Один мой коллега, с которым мы созвонились минут через десять после окончания фильма — раньше как-то не хочется разговаривать, если честно, — сказал, что, несмотря на всю мощь иствудовского кино, он не рекомендовал бы его никому. Я бы, напротив, рекомендовала этот фильм всем и каждому, включила бы его в образовательные кинопрограммы для взрослых. О «Подмене» нельзя рассуждать в категориях «понравилось» или «не понравилось»: не может нравиться (или не нравиться) Библия, гроза или вечерние новости; это факт жизни. «Подмена» — это такой же факт жизни, кусок правды, каким-то невероятным образом попавший на экран. Нельзя сказать, что почти что два с половиной часа, которые идет «Подмена», пролетают как одно мгновение. Это крупное во всех смыслах этого слова произведение; оно давит, заполняя собой время и пространство вокруг, но пошевелиться или даже просто перевести дыхание не дает все свои почти что два с половиной часа.

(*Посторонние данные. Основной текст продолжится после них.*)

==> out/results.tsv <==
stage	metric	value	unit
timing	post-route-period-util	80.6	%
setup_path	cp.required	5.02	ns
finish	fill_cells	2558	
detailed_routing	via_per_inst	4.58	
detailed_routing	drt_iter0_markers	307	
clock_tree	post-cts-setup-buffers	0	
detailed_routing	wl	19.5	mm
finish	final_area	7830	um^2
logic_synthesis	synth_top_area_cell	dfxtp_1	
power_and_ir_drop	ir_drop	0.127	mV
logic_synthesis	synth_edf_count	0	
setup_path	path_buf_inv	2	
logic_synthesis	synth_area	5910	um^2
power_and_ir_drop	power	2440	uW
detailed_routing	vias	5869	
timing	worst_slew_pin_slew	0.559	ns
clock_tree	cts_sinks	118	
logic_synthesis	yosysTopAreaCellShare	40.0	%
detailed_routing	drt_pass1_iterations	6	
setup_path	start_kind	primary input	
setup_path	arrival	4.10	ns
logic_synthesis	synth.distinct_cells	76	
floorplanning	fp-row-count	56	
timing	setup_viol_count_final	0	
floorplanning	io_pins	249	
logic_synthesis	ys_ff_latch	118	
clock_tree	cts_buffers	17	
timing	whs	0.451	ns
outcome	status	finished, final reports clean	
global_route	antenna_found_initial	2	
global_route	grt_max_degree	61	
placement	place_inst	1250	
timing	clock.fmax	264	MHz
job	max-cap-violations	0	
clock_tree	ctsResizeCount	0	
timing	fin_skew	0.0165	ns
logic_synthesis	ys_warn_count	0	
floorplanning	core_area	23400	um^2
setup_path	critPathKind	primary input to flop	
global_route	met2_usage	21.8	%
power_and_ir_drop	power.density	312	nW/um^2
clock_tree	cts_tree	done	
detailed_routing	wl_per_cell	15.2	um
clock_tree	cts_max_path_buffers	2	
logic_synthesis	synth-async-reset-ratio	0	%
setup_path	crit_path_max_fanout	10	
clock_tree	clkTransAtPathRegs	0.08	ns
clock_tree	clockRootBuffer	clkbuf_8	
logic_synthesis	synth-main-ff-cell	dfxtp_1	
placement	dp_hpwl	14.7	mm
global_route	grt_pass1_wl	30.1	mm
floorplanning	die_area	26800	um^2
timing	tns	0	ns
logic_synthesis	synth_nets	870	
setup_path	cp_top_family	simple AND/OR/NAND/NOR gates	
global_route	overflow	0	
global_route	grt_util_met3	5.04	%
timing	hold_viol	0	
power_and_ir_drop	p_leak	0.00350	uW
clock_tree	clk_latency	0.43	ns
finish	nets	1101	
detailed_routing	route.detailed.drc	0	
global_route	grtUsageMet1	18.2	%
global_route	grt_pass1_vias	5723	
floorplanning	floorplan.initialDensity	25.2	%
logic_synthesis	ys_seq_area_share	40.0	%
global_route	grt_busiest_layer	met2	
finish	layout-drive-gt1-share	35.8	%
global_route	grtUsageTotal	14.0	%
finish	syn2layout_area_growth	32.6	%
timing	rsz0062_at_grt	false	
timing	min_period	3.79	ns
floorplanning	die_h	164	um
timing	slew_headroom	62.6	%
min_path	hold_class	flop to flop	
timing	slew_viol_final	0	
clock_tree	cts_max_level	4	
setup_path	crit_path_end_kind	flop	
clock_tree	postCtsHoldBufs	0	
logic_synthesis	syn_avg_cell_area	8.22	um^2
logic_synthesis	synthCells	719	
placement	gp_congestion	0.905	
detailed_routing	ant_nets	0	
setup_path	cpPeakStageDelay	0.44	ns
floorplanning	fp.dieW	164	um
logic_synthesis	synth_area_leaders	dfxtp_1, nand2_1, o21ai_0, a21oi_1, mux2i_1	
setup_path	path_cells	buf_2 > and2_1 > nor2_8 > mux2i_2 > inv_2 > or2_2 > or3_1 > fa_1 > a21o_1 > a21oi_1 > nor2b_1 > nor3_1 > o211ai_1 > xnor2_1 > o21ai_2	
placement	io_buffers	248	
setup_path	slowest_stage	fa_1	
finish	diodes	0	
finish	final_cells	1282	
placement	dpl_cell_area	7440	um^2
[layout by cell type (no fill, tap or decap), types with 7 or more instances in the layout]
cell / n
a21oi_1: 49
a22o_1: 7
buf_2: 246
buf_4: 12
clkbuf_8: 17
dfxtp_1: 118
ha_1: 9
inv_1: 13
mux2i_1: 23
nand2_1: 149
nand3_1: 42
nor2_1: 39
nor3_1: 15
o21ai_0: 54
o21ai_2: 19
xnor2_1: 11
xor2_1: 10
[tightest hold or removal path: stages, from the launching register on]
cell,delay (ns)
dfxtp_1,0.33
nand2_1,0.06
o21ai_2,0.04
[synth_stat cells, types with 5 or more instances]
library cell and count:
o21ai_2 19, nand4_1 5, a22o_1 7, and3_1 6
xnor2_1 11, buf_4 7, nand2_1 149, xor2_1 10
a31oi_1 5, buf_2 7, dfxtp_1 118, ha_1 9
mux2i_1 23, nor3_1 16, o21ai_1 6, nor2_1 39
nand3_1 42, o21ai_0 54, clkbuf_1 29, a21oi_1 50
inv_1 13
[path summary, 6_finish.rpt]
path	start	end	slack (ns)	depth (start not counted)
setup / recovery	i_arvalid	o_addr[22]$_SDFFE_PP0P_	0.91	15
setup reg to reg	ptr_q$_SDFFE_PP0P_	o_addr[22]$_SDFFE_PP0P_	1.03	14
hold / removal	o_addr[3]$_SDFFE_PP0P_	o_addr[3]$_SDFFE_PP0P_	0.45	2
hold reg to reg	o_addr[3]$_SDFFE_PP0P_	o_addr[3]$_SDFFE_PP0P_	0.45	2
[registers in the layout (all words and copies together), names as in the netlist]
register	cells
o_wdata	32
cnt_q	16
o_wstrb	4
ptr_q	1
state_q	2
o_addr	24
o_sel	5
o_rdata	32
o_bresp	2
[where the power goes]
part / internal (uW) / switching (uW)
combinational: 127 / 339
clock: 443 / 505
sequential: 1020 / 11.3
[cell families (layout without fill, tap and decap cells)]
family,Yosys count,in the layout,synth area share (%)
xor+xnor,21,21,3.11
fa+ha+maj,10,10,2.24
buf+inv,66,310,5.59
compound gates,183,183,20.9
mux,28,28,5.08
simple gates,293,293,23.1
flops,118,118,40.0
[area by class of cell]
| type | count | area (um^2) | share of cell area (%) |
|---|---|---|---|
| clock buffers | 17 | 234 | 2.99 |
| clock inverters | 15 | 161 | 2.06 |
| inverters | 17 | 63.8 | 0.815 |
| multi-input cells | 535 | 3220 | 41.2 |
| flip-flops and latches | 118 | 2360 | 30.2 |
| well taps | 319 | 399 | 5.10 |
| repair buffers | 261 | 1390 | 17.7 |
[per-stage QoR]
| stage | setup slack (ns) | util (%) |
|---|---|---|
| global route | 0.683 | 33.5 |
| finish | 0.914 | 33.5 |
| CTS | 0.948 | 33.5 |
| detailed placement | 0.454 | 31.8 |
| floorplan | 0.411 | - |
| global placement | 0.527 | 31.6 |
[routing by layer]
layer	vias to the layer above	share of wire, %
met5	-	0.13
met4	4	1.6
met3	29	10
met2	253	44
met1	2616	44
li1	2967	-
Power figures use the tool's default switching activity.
## config.mk

```make
export PLATFORM = sky130hd
export DESIGN_NAME = pc_target_table
export DESIGN_NICKNAME = d
export VERILOG_FILES = /design/src/rtl/pc_lut_pkg.sv /design/src/rtl/pc_target_resolve.sv /design/src/rtl/pc_target_table.sv
export SDC_FILE = /design/constraint.sdc
export NUM_CORES = 1
export LEC_CHECK = 0
export CAP_MARGIN = 15
export CORE_MARGIN = 4
export CORE_UTILIZATION = 45
export CTS_CLUSTER_SIZE = 8
export DETAILED_ROUTE_END_ITERATION = 10
export HOLD_SLACK_MARGIN = 0.12
export SLEW_MARGIN = 20
export SYNTH_ARGS = -nofsm -noshare
export SYNTH_HDL_FRONTEND = slang
export SYNTH_HIERARCHICAL = 1
export SYNTH_SLANG_ARGS = --single-unit
```

## constraint.sdc

```tcl
create_clock -name Clk -period 4.55 [get_ports Clk]
set_input_delay 0.455 -clock Clk [delete_from_list [all_inputs] [get_ports Clk]]
set_output_delay 0.455 -clock Clk [all_outputs]
set_load 0.02 [all_outputs]
```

Иствуд, ставший мастером экшена, еще когда не родилась большая часть нынешних рецензентов и зрителей «Подмены», сейчас держит зал одними крупными планами, где половина лица почти всегда оказывается в тени, одной музыкой (которую пишет сам, к слову сказать), одной панорамой улицы, снятой сверху и чуть сбоку. Его минималистичное мастерство настолько отточено, что не бросается в глаза. Иствуд, нигде не впадающий в драму и крик, весь фильм снимает в приглушенных серо-коричневых тонах, через дождь, через зернистое стекло дома Коллинзов; единственное яркое пятно — это накрашенные карминно-красным губы Джоли. Помада ей не идет в привычном понимании этого слова, подчеркивая излишне крупные черты лица под круглой шляпкой, и Джоли оказывается абсолютно на своем месте — не знаменитостью, попавшей в центр голливудской постановки, а реальной женщиной Кристин Коллинз. Эта работа, наверное, лучшая на сегодняшний день в ее карьере — роль, ни на секунду не дающая сопоставить эту женщину с какой-то далекой героиней обложек; роль, в которой нет ни капли фальши. Джоли в интервью говорит, что, прочитав сценарий, она ужаснулась и отказалась, потому что не хотела переживать то, что переживает ее героиня, не хотела себе представлять, что нечто подобное может случиться с кем-то из ее детей. Но история ее так и не отпустила; она говорит также, что ей особенно интересны реакции других матерей. Это вопрос личного опыта, и ни одна актриса, даже самая выдающаяся, у которой детей нет, наверное, не смогла бы так сыграть — прожить — роль Кристин Коллинз. Да простит меня любезный читатель за такой шовинизм, но люди бездетные почувствуют этот фильм — на физиологическом уровне — совершенно иначе, нежели те, у кого дети есть.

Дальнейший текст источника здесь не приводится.